Featured Artists & Creators- June

  This feature interview highlights the work of phenomenal artist Katia Zhukova, and goes behind the scenes to discover her journey, process, and what moves her to create what she creates.

   Katia Zhukova describes herself as primarily a self-taught artist with a love of "color, movement, and abstraction." With her use of color and high-contrast, her work produces an energy that simply pulls in the viewer. Through the media of acrylic, graphite, charcoal, and colored pencil, her work conveys a drama that turns the canvas into a stage and invites the viewer to an experience that goes beneath the surface.

                                                                                                interview by:
                                                 millian glenn


 mg: So Katia, a little about yourself, where are you from and how  
        did your journey as an artist begin?

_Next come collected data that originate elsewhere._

This is an optimization exercise on Yosys and OpenROAD, whose aim is a short achievable clock period and few clock cycles, not a production implementation. Only simulation tests tie the RTL to the original design; equivalence was not proved. No activity file was given, so power comes from the tool's default toggle rates.

==> flow/design.v <==
`default_nettype none
package rv_cfg_pkg;
  localparam int XLEN   = 64;
  localparam int ILEN   = 32;
  localparam int REG_AW = 5;
  localparam logic [XLEN-1:0] RESET_PC = 64'h0000_0000_8000_0000;
  localparam logic [XLEN-1:0] PC_STEP  = 64'd4;
  localparam logic [ILEN-1:0] NOP_INST = 32'h0000_0013;
endpackage
`default_nettype wire
`default_nettype none
package rv_isa_pkg;
  typedef enum logic [6:0] {
    OPC_OP     = 7'b0110011,
    OPC_OP_IMM = 7'b0010011,
    OPC_LUI    = 7'b0110111,
    OPC_LOAD   = 7'b0000011,
    OPC_STORE  = 7'b0100011,
    OPC_BRANCH = 7'b1100011,
    OPC_JAL    = 7'b1101111
  } opcode_e;
  typedef enum logic [1:0] {
    WB_ALU  = 2'd0,
    WB_MEM  = 2'd1,
    WB_LINK = 2'd2
  } wb_src_e;
  typedef enum logic [1:0] {
    ALU_ADD    = 2'd0,
    ALU_SUB    = 2'd1,
    ALU_PASS_B = 2'd2,
    ALU_EQ     = 2'd3
  } alu_op_e;
  localparam int RD_LSB     = 7;
  localparam int RS1_LSB    = 15;
  localparam int RS2_LSB    = 20;
  localparam int FUNCT7_LSB = 25;
  localparam logic [6:0] FUNCT7_SUB = 7'b0100000;
endpackage
`default_nettype wire
`timescale 1ns/1ps
`default_nettype none
module rv_pipe_top (
  input  wire         clk_i,
  input  wire         reset_i,
  output logic        if_valid_o,
  input  wire         if_ready_i,
  output logic [63:0] if_addr_o,
  input  wire  [31:0] if_data_i,
  output logic        mem_valid_o,
  input  wire         mem_ready_i,
  output logic [63:0] mem_addr_o,
  output logic [63:0] mem_wdata_o,
  input  wire  [63:0] mem_rdata_i,
  output logic        mem_wen_o,
  output logic [63:0] pc_vis_o,
  output logic [31:0] instruction_vis_o,
  output logic        exec_once_o
);
  localparam logic [63:0] RESET_PC = 64'h0000_0000_8000_0000;
  localparam logic [31:0] NOP_INST = 32'h0000_0013;
  localparam logic [6:0] OPC_OP     = 7'b0110011;
  localparam logic [6:0] OPC_OP_IMM = 7'b0010011;
  localparam logic [6:0] OPC_LUI    = 7'b0110111;
  localparam logic [6:0] OPC_LOAD   = 7'b0000011;
  localparam logic [6:0] OPC_STORE  = 7'b0100011;
  localparam logic [6:0] OPC_BRANCH = 7'b1100011;
  localparam logic [6:0] OPC_JAL    = 7'b1101111;
  logic        flow, m_busy;
  logic [63:0] pc_q;
  logic        d_valid;
  logic [31:0] d_inst;
  logic [63:0] d_pc, d_pc4;
  logic [63:21] d_pchi_inc, d_pchi_dec;
  logic [20:0] d_off;
  logic        d_ptaken;
  logic [63:0] d_ptgt;
  logic        x_valid, x_nop;
  logic [31:0] x_inst;
  logic [63:0] x_pc, x_pc4, x_target, x_ptgt;
  logic        x_ptaken, x_beq, x_jal, x_load, x_store, x_writes, x_sub;
  logic [4:0]  x_rd;
  logic [63:0] x_a, x_b, x_s;
  logic        x_afm, x_bfm, x_sfm, x_sfl;
  logic        m_valid, m_load, m_store, m_writes, done_q;
  logic [4:0]  m_rd;
  logic [63:0] m_res, m_sd, rdata_q;
  logic [63:0] m_wdata;
  logic [63:0] rf_q [1:31];
  logic        x_redir, d_redir, d_stall;
  logic [63:0] x_rpc, d_target;
  assign mem_valid_o = m_valid && (m_load || m_store) && !done_q;
  assign mem_wen_o   = m_store;
  assign mem_addr_o  = m_res;
  assign mem_wdata_o = m_sd;
  assign m_busy      = mem_valid_o && !mem_ready_i;
  assign flow        = (!if_valid_o || if_ready_i) && !m_busy;
  logic        f_ptaken;
  logic [63:0] f_ptgt, f_pc4;
  logic        f_jal, f_jshort, f_bshort, f_short;
  logic [11:0] j_off, b_off;
  logic [12:0] j_lo, b_lo;
  logic [63:0] s_tgt;
  assign f_jal    = if_data_i[6:0] == OPC_JAL;
  assign f_jshort = f_jal && {if_data_i[30:28], if_data_i[20], if_data_i[19:12]} == {12{if_data_i[31]}};
  assign f_bshort = if_data_i[6:0] == OPC_BRANCH && if_data_i[19:15] == if_data_i[24:20] &&
                    if_data_i[31] == 1'b0 && if_data_i[30:28] == 3'd0 && if_data_i[7] == 1'b0;
  assign j_off    = {{4{if_data_i[31]}}, if_data_i[27:21], 1'b0};
  assign b_off    = {4'd0, if_data_i[27:25], if_data_i[11:8], 1'b0};
  add64 #(.W(12), .L(4)) u_jadd (.a_i(pc_q[11:0]), .b_i(j_off), .c_i(1'b0), .s_o(j_lo[11:0]), .c_o(j_lo[12]));
  add64 #(.W(12), .L(4)) u_badd (.a_i(pc_q[11:0]), .b_i(b_off), .c_i(1'b0), .s_o(b_lo[11:0]), .c_o(b_lo[12]));
  assign f_short  = (f_jshort && j_lo[12] == if_data_i[31]) || (f_bshort && !b_lo[12]);
  assign s_tgt    = {pc_q[63:12], f_jal ? j_lo[11:0] : b_lo[11:0]};
  assign f_ptaken = f_short;
  assign f_ptgt   = s_tgt;
  assign f_pc4     = pc_q + 64'd4;
  assign if_addr_o = pc_q;
  always_ff @(posedge clk_i) begin
    if (reset_i) begin
      if_valid_o <= 1'b1;
      pc_q       <= RESET_PC;
      d_valid    <= 1'b0;
    end else begin
      if_valid_o <= 1'b1;
      if (flow) begin
        if (x_redir) begin
          pc_q    <= x_rpc;
          d_valid <= 1'b0;
        end else if (!d_stall) begin
          if (d_redir) begin
            pc_q    <= d_target;
            d_valid <= 1'b0;
          end else begin
            if (if_valid_o) pc_q <= f_ptaken ? f_ptgt : f_pc4;
            d_valid <= if_valid_o;
          end
        end
      end
    end
  end
  always_ff @(posedge clk_i) begin
    if (flow && !d_stall) begin
      d_inst   <= if_data_i;
      d_off    <= if_data_i[3] ? {if_data_i[31], if_data_i[19:12], if_data_i[20], if_data_i[30:21], 1'b0}
                               : {{8{if_data_i[31]}}, if_data_i[7], if_data_i[30:25], if_data_i[11:8], 1'b0};
      d_pc     <= pc_q;
      d_pc4    <= f_pc4;
      d_pchi_inc <= pc_q[63:21] + 43'd1;
      d_pchi_dec <= pc_q[63:21] - 43'd1;
      d_ptaken <= f_ptaken;
      d_ptgt   <= f_ptgt;
    end
  end
  logic [6:0]  opc;
  logic [4:0]  rs1, rs2, rd;
  logic        is_op, is_opimm, is_lui, is_load, is_store, is_beq, is_jal;
  logic        use1, use2, use2x, writes;
  logic [63:0] imm_i, imm_s, imm_b, imm_u, imm_j, d_imm;
  logic [63:0] rf_a, rf_b, d_a, d_b;
  logic        static_taken;
  assign opc = d_inst[6:0];
  assign rs1 = d_inst[19:15];
  assign rs2 = d_inst[24:20];
  assign rd  = d_inst[11:7];
  assign is_op    = opc == OPC_OP;
  assign is_opimm = opc == OPC_OP_IMM;
  assign is_lui   = opc == OPC_LUI;
  assign is_load  = opc == OPC_LOAD;
  assign is_store = opc == OPC_STORE;
  assign is_beq   = opc == OPC_BRANCH;
  assign is_jal   = opc == OPC_JAL;
  assign use1   = (is_op || is_opimm || is_load || is_store || is_beq) && rs1 != 5'd0;
  assign use2x  = (is_op || is_beq) && rs2 != 5'd0;
  assign use2   = use2x || (is_store && rs2 != 5'd0);
  assign writes = (is_op || is_opimm || is_lui || is_load || is_jal) && rd != 5'd0;
  assign imm_i = {{52{d_inst[31]}}, d_inst[31:20]};
  assign imm_s = {{52{d_inst[31]}}, d_inst[31:25], d_inst[11:7]};
  assign imm_b = {{51{d_inst[31]}}, d_inst[31], d_inst[7], d_inst[30:25], d_inst[11:8], 1'b0};
  assign imm_u = {{32{d_inst[31]}}, d_inst[31:12], 12'b0};
  assign imm_j = {{43{d_inst[31]}}, d_inst[31], d_inst[19:12], d_inst[20], d_inst[30:21], 1'b0};
  always_comb begin
    if (is_store)    d_imm = imm_s;
    else if (is_lui) d_imm = imm_u;
    else if (is_jal) d_imm = '0;
    else             d_imm = imm_i;
  end
  logic [21:0] tlo;
  add64 #(.W(21), .L(5)) u_tadd (.a_i(d_pc[20:0]), .b_i(d_off), .c_i(1'b0), .s_o(tlo[20:0]), .c_o(tlo[21]));
  always_comb begin
    case ({d_off[20], tlo[21]})
      2'b01:   d_target[63:21] = d_pchi_inc;
      2'b10:   d_target[63:21] = d_pchi_dec;
      default: d_target[63:21] = d_pc[63:21];
    endcase
    d_target[20:0] = tlo[20:0];
  end
  assign rf_a = (rs1 == 5'd0) ? 64'd0 :
                (m_valid && m_writes && m_rd == rs1) ? m_wdata : rf_q[rs1];
  assign rf_b = (rs2 == 5'd0) ? 64'd0 :
                (m_valid && m_writes && m_rd == rs2) ? m_wdata : rf_q[rs2];
  always_comb begin
    if (is_jal)      d_a = d_pc4;
    else if (is_lui) d_a = 64'd0;
    else             d_a = rf_a;
  end
  assign d_b = (is_op || is_beq) ? rf_b : d_imm;
  assign d_stall = d_valid && x_valid && x_load && x_writes &&
                   ((use1 && x_rd == rs1) || (use2x && x_rd == rs2));
  assign static_taken = is_beq && (rs1 == rs2 || d_inst[31]);
  assign d_redir      = d_valid && !d_ptaken && (is_jal || static_taken) && !d_stall;
  always_ff @(posedge clk_i) begin
    if (reset_i) begin
      x_valid <= 1'b0;
    end else if (flow) begin
      x_valid <= d_valid && !x_redir && !d_stall;
    end
  end
  always_ff @(posedge clk_i) begin
    if (flow) begin
      x_inst   <= d_inst;
      x_nop    <= d_inst == NOP_INST;
      x_pc     <= d_pc;
      x_pc4    <= d_pc4;
      x_target <= d_target;
      x_ptaken <= d_ptaken || d_redir;
      x_ptgt   <= d_ptaken ? d_ptgt : d_target;
      x_beq    <= is_beq;
      x_jal    <= is_jal;
      x_load   <= is_load;
      x_store  <= is_store;
      x_writes <= writes;
      x_sub    <= is_op && d_inst[31:25] == 7'b0100000;
      x_rd     <= rd;
      x_a      <= d_a;
      x_b      <= d_b;
      x_s      <= rf_b;
      x_afm    <= use1 && x_valid && x_writes && !x_load && x_rd == rs1;
      x_bfm    <= use2x && x_valid && x_writes && !x_load && x_rd == rs2;
      x_sfm    <= use2 && x_valid && x_writes && !x_load && x_rd == rs2;
      x_sfl    <= use2 && x_valid && x_writes && x_load && x_rd == rs2;
    end
  end
  logic [63:0] load_data, xa, xb, xs, alu, sd;
  logic        eq, taken, tgt_ok;
  assign load_data = done_q ? rdata_q : mem_rdata_i;
  assign xa  = x_afm ? m_res : x_a;
  assign xb  = x_bfm ? m_res : x_b;
  assign xs  = x_sfm ? m_res : x_s;
  add64 #(.W(64)) u_alu (.a_i(xa), .b_i(xb ^ {64{x_sub}}), .c_i(x_sub), .s_o(alu), .c_o());
  assign sd  = x_sfl ? load_data : xs;
  assign eq     = xa == xb;
  assign taken  = x_jal || (x_beq && eq);
  assign tgt_ok = x_ptgt == x_target;
  assign x_redir = x_valid && (taken ? !(x_ptaken && tgt_ok) : x_ptaken);
  assign x_rpc   = taken ? x_target : x_pc4;
  always_ff @(posedge clk_i) begin
    if (reset_i) begin
      exec_once_o <= 1'b0;
    end else begin
      exec_once_o <= flow && x_valid && !x_nop;
    end
  end
  always_ff @(posedge clk_i) begin
    if (flow) begin
      pc_vis_o          <= x_pc;
      instruction_vis_o <= x_inst;
    end
  end
  always_ff @(posedge clk_i) begin
    if (reset_i) begin
      m_valid <= 1'b0;
    end else if (flow) begin
      m_valid <= x_valid;
    end
  end
  always_ff @(posedge clk_i) begin
    if (flow) begin
      m_load   <= x_load;
      m_store  <= x_store;
      m_writes <= x_writes;
      m_rd     <= x_rd;
      m_res    <= alu;
      m_sd     <= sd;
    end
  end
  always_ff @(posedge clk_i) begin
    if (reset_i) begin
      done_q <= 1'b0;
    end else if (flow) begin
      done_q <= 1'b0;
    end else if (mem_valid_o && mem_ready_i) begin
      done_q <= 1'b1;
    end
  end
  always_ff @(posedge clk_i) begin
    if (mem_valid_o && mem_ready_i) rdata_q <= mem_rdata_i;
  end
  assign m_wdata = m_load ? load_data : m_res;
  always_ff @(posedge clk_i) begin
    if (m_valid && m_writes) rf_q[m_rd] <= m_wdata;
  end
endmodule
`default_nettype wire
`default_nettype none
module add64 #(
  parameter int W = 64,
  parameter int L = 6
) (
  input  wire  [W-1:0] a_i,
  input  wire  [W-1:0] b_i,
  input  wire          c_i,
  output logic [W-1:0] s_o,
  output logic         c_o
);
  logic [W-1:0] p0;
  logic [W-1:0] g [0:L];
  logic [W-1:0] p [0:L];
  assign p0   = a_i ^ b_i;
  assign g[0] = (a_i & b_i) | {{(W-1){1'b0}}, p0[0] & c_i};
  assign p[0] = p0;
  for (genvar l = 0; l < L; l++) begin : g_lvl
    for (genvar i = 0; i < W; i++) begin : g_bit
      if (i >= (1 << l)) begin : g_comb
        assign g[l+1][i] = g[l][i] | (p[l][i] & g[l][i - (1 << l)]);
        assign p[l+1][i] = p[l][i] & p[l][i - (1 << l)];
      end else begin : g_pass
        assign g[l+1][i] = g[l][i];
        assign p[l+1][i] = p[l][i];
      end
    end
  end
  assign s_o = p0 ^ {g[L][W-2:0], c_i};
  assign c_o = g[L][W-1];
endmodule
`default_nettype wire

Katia: I was born and spent my childhood in Odessa, Ukraine.
          After living a short time in Europe, I came to Western New  
          York. I had always enjoyed drawing throughout my child
          hood and teenage years, however, I didn't start to take it
          seriously until the end of high-school, when I had to do a
          self-portrait for a required art class.
mg: How did where you're from influence you as an artist    
       growing up? Besides your innate abilities, who or what
       encouraged your creativity early on?
Katia: Not sure about that really… I started competitive figure
           skating at an early age in Odessa, so most of my time was
           spent with sport. I would draw once in a while, but I really
           didn't much think about it till high school. And even then, I
           really didn't take to it much, until I tried my first portrait.
           But once I did, I really couldn't stop :)
mg: The bulk of your work is figurative; what is it about the 
        human form that sparks you as an artist?
Katia: I've had this question posed to me many times before, and I've always struggled somewhat to explain it, but I recently saw a wonderful quote from Oscar Wilde that I think perfectly states what I've been trying to put into words: "Every portrait that is painted with feeling is a portrait of the artist, not of the sitter." And I think that for me, that is absolutely true. I think that in essence I am painting self portraits in the form of different people.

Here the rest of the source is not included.